There were 161 households in Keota, of which 31.1% had children under the age of 18 living in them. Of all households, 37.9% were married-couple households, 17.4% were households with a male householder and no spouse or partner present, and 34.8% were households with a female householder and no spouse or partner present. About 27.3% of all households were made up of individuals and 18.0% had someone living alone who was 65 years of age or older.

There were 203 housing units, of which 20.7% were vacant.

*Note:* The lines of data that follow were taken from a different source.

<file path="config.mk">
export PLATFORM = sky130hd
export DESIGN_NAME = rational_equality_compare
export DESIGN_NICKNAME = d
export VERILOG_FILES = /design/src/sv/rec_pkg.sv /design/src/sv/rec_ctrl.sv /design/src/sv/rec_dp.sv /design/src/sv/rational_equality_compare.sv
export SDC_FILE = /design/constraint.sdc
export NUM_CORES = 1
export LEC_CHECK = 0
export BUFFER_PORTS_ARGS = -buffer_cell sky130_fd_sc_hd__buf_2
export CAP_MARGIN = 20
export CORE_MARGIN = 2
export CORE_UTILIZATION = 55
export CTS_CLUSTER_DIAMETER = 30
export DETAILED_ROUTE_END_ITERATION = 10
export PLACE_DENSITY = 0.73
export SYNTH_ARGS = -nofsm -noshare
export SYNTH_HDL_FRONTEND = slang
export SYNTH_SLANG_ARGS = --single-unit
</file>
<file path="constraint.sdc">
create_clock -name i_clk -period 11.34 [get_ports i_clk]
set_clock_uncertainty 0.15 [all_clocks]
set_input_delay 1.134 -clock i_clk [delete_from_list [all_inputs] [get_ports i_clk]]
set_output_delay 1.134 -clock i_clk [all_outputs]
set_load 0.02 [all_outputs]
</file>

The homeowner vacancy rate was 2.9% and the rental vacancy rate was 10.0%.

Racial composition as of the 2020 census
| Race | Number | Percent |
|---|---|---|
| White | 319 | 73.0% |
| Black or African American | 0 | 0.0% |
| American Indian and Alaska Native | 82 | 18.8% |
| Asian | 1 | 0.2% |
| Native Hawaiian and Other Pacific Islander | 0 | 0.0% |
| Some other race | 4 | 0.9% |
| Two or more races | 31 | 7.1% |
| Hispanic or Latino (of any race) | 11 | 2.5% |

===2000 census===

As of the census of 2000, there were 517 people, 204 households, and 140 families residing in the town. The population density was 1,388.4 PD/sqmi. There were 230 housing units at an average density of 617.6 /sqmi. The racial makeup of the town was 81.43% White, 12.19% Native American, 0.19% Asian, 2.71% from other races, and 3.48% from two or more races. Hispanic or Latino of any race were 4.84% of the population.

There were 204 households, out of which 36.8% had children under the age of 18 living with them, 54.9% were married couples living together, 10.3% had a female householder with no husband present, and 30.9% were non-families. 29.9% of all households were made up of individuals, and 14.7% had someone living alone who was 65 years of age or older. The average household size was 2.53 and the average family size was 3.15.

In the town, the population was spread out, with 30.9% under the age of 18, 8.5% from 18 to 24, 24.6% from 25 to 44, 21.7% from 45 to 64, and 14.3% who were 65 years of age or older. The median age was 34 years. For every 100 females, there were 82.7 males. For every 100 females age 18 and over, there were 85.9 males.

The median income for a household in the town was $20,000, and the median income for a family was $25,750. Males had a median income of $25,000 versus $13,250 for females. The per capita income for the town was $10,023. About 19.7% of families and 27.0% of the population were below the poverty line, including 26.9% of those under age 18 and 31.9% of those age 65 or over.
==Notable people==
- Sim Iness - Olympic gold medalist and world record holder for the discus.
- Major General Sidney Marks - distinguished WWII infantry officer and All-American wrestler.